- [Problem requirements]
Your reply should contain only the line with "fault_n = fault_src | ~chk_ok;" and the lines after it through the end of the data, each written out exactly.

*** Data to use ***

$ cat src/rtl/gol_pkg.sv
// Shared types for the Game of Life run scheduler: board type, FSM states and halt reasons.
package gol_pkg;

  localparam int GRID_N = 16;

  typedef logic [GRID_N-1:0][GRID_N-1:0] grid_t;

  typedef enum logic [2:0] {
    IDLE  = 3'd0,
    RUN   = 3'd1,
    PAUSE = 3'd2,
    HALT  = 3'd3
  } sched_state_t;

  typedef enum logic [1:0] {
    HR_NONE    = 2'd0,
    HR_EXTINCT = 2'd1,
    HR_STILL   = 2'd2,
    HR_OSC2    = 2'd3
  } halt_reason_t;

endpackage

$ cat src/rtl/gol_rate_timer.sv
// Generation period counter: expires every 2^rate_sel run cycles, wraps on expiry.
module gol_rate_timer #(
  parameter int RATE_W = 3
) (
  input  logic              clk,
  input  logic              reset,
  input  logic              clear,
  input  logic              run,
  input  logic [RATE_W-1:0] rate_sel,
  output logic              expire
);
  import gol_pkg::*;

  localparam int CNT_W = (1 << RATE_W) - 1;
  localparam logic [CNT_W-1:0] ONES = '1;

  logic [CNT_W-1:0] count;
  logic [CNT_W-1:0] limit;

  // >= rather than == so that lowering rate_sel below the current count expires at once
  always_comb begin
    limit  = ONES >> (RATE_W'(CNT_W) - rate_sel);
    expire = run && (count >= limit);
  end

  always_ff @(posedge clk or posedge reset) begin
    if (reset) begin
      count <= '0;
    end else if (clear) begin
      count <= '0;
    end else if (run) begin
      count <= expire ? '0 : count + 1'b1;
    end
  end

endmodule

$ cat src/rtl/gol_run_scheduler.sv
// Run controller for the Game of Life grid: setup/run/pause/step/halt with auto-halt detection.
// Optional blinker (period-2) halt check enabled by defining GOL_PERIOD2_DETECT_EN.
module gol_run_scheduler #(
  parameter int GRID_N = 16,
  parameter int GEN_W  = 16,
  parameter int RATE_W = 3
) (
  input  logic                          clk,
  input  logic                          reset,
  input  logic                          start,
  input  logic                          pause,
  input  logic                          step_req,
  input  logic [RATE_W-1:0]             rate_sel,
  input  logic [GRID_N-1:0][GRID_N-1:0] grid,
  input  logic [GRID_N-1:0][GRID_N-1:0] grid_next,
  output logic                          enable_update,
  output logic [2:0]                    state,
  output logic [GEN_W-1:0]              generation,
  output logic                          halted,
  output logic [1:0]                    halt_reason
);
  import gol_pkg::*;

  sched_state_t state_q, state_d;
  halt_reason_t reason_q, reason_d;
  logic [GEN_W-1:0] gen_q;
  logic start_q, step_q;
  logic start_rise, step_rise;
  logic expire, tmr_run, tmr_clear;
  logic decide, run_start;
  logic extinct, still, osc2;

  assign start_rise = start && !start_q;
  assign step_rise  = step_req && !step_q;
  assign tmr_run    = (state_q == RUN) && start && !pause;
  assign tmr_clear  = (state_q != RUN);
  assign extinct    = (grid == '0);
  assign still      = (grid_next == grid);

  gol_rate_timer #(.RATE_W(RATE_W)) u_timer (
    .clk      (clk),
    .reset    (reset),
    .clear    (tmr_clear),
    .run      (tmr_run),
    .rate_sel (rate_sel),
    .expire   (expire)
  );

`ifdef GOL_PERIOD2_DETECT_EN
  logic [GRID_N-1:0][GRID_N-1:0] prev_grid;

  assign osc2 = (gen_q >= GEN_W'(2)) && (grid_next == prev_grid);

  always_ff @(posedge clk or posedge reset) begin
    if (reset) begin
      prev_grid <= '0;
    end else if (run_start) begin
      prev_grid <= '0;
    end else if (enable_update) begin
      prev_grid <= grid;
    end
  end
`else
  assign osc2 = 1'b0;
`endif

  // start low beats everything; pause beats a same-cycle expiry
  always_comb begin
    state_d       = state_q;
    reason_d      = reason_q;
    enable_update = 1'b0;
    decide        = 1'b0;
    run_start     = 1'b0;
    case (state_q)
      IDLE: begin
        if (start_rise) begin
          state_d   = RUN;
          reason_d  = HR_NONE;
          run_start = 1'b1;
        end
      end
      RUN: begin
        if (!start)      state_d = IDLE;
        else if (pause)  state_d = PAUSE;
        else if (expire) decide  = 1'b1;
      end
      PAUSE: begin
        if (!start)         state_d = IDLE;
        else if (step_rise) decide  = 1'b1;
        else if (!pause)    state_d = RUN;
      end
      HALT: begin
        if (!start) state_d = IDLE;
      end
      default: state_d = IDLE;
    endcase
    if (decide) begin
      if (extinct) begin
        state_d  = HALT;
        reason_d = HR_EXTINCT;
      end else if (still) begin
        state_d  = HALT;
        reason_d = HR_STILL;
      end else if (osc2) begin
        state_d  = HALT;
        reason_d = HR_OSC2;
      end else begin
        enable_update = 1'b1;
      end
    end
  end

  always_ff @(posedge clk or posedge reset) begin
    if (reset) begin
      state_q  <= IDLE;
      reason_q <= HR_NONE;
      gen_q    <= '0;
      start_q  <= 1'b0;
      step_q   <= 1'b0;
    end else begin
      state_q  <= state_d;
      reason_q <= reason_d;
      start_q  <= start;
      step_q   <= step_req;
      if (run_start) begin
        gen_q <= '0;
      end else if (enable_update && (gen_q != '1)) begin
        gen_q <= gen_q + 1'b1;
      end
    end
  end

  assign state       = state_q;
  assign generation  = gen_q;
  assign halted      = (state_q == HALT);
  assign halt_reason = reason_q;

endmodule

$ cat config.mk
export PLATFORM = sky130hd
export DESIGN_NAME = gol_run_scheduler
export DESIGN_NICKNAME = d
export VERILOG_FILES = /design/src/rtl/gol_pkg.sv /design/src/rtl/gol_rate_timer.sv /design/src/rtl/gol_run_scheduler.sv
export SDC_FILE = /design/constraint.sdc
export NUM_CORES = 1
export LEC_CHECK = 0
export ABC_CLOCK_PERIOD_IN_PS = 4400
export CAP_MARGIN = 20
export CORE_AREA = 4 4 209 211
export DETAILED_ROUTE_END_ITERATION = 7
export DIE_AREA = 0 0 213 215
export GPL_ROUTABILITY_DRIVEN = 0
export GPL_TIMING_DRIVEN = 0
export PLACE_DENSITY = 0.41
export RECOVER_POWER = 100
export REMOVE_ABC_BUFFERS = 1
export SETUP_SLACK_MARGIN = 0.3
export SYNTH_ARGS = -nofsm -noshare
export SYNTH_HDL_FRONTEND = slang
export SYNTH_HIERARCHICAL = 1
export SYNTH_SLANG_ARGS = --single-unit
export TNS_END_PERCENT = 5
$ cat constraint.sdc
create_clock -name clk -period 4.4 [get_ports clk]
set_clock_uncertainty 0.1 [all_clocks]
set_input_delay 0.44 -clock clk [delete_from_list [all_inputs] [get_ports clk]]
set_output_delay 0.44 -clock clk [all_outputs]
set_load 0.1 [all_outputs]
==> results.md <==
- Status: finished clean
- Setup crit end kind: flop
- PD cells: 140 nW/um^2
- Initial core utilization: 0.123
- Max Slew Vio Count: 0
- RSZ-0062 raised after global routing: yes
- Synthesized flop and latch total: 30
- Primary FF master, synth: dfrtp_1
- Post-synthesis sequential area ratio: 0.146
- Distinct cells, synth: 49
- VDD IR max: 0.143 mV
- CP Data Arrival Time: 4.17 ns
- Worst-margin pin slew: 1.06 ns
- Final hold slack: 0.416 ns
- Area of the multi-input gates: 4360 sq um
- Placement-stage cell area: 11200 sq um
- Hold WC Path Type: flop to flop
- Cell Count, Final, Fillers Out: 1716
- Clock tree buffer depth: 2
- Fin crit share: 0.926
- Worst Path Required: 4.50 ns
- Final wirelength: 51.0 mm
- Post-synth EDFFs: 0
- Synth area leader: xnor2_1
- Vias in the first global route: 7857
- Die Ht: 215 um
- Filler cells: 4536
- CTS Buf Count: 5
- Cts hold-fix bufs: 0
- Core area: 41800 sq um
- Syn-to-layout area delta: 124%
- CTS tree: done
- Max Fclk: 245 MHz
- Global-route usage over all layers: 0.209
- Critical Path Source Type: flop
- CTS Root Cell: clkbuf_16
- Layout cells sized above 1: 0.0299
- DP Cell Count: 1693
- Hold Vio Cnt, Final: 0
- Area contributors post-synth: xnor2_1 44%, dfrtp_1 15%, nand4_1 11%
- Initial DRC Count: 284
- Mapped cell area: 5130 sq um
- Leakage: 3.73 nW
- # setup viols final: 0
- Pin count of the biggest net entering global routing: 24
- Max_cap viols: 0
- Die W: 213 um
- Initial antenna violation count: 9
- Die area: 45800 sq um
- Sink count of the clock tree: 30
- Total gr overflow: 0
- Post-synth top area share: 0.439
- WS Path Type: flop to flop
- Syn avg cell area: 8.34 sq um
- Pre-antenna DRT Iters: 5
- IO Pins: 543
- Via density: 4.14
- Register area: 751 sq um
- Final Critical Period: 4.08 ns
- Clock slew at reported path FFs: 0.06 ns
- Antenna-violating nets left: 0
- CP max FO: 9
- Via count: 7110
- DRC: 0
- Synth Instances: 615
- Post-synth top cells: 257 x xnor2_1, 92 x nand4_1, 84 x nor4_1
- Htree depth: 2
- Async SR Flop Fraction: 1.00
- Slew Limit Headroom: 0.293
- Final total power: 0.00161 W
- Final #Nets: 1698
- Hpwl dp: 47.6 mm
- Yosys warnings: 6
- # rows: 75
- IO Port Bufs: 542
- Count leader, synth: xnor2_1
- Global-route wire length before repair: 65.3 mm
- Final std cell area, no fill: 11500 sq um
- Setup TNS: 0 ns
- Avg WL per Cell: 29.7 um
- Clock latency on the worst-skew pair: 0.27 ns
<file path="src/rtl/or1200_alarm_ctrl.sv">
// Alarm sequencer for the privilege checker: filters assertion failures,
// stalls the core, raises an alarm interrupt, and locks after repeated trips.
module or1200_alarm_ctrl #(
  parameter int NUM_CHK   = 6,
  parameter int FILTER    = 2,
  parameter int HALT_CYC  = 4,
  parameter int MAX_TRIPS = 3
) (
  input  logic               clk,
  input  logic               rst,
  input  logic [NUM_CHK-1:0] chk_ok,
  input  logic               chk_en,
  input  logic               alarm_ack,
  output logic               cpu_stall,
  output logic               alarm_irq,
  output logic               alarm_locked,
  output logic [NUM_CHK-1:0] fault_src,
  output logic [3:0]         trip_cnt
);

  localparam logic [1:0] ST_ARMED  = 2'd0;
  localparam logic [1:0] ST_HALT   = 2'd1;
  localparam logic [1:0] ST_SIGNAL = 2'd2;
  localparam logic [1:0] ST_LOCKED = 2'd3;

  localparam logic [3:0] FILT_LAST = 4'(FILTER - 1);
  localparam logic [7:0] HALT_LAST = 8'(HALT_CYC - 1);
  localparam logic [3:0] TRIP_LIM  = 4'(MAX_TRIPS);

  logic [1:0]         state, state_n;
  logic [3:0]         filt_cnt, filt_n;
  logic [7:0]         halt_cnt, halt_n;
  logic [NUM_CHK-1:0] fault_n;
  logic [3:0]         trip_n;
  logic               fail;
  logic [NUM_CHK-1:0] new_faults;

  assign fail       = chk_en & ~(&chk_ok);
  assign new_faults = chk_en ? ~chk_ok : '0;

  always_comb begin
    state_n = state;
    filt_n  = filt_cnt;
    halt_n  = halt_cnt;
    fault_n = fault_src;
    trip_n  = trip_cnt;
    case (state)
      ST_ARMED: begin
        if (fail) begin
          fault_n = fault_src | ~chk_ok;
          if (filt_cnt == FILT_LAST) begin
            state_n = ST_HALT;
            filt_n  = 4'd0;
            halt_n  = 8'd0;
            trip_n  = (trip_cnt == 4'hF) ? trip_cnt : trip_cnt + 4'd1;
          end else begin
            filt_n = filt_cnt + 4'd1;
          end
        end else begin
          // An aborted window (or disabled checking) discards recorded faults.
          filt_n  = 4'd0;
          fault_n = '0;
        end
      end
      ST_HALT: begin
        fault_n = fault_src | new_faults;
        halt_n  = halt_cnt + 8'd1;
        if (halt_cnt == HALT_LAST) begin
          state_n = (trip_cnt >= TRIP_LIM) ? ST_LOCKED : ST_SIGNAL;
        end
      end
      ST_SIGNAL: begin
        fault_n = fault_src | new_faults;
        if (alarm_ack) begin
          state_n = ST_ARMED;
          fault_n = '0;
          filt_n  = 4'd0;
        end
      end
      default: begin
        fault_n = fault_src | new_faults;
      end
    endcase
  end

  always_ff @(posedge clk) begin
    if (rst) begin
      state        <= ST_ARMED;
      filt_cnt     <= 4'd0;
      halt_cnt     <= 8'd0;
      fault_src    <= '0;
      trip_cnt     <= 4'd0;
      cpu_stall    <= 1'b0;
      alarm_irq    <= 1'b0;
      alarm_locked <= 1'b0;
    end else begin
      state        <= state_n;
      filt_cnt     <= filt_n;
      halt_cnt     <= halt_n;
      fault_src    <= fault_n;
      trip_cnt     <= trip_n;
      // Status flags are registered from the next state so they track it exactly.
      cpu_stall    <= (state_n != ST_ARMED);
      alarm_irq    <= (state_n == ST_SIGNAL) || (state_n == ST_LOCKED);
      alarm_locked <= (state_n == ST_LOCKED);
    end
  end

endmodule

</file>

***

- [Exercise answer]
          fault_n = fault_src | ~chk_ok;
          if (filt_cnt == FILT_LAST) begin
            state_n = ST_HALT;
            filt_n  = 4'd0;
            halt_n  = 8'd0;
            trip_n  = (trip_cnt == 4'hF) ? trip_cnt : trip_cnt + 4'd1;
          end else begin
            filt_n = filt_cnt + 4'd1;
          end
        end else begin
          // An aborted window (or disabled checking) discards recorded faults.
          filt_n  = 4'd0;
          fault_n = '0;
        end
      end
      ST_HALT: begin
        fault_n = fault_src | new_faults;
        halt_n  = halt_cnt + 8'd1;
        if (halt_cnt == HALT_LAST) begin
          state_n = (trip_cnt >= TRIP_LIM) ? ST_LOCKED : ST_SIGNAL;
        end
      end
      ST_SIGNAL: begin
        fault_n = fault_src | new_faults;
        if (alarm_ack) begin
          state_n = ST_ARMED;
          fault_n = '0;
          filt_n  = 4'd0;
        end
      end
      default: begin
        fault_n = fault_src | new_faults;
      end
    endcase
  end

  always_ff @(posedge clk) begin
    if (rst) begin
      state        <= ST_ARMED;
      filt_cnt     <= 4'd0;
      halt_cnt     <= 8'd0;
      fault_src    <= '0;
      trip_cnt     <= 4'd0;
      cpu_stall    <= 1'b0;
      alarm_irq    <= 1'b0;
      alarm_locked <= 1'b0;
    end else begin
      state        <= state_n;
      filt_cnt     <= filt_n;
      halt_cnt     <= halt_n;
      fault_src    <= fault_n;
      trip_cnt     <= trip_n;
      // Status flags are registered from the next state so they track it exactly.
      cpu_stall    <= (state_n != ST_ARMED);
      alarm_irq    <= (state_n == ST_SIGNAL) || (state_n == ST_LOCKED);
      alarm_locked <= (state_n == ST_LOCKED);
    end
  end

endmodule

</file>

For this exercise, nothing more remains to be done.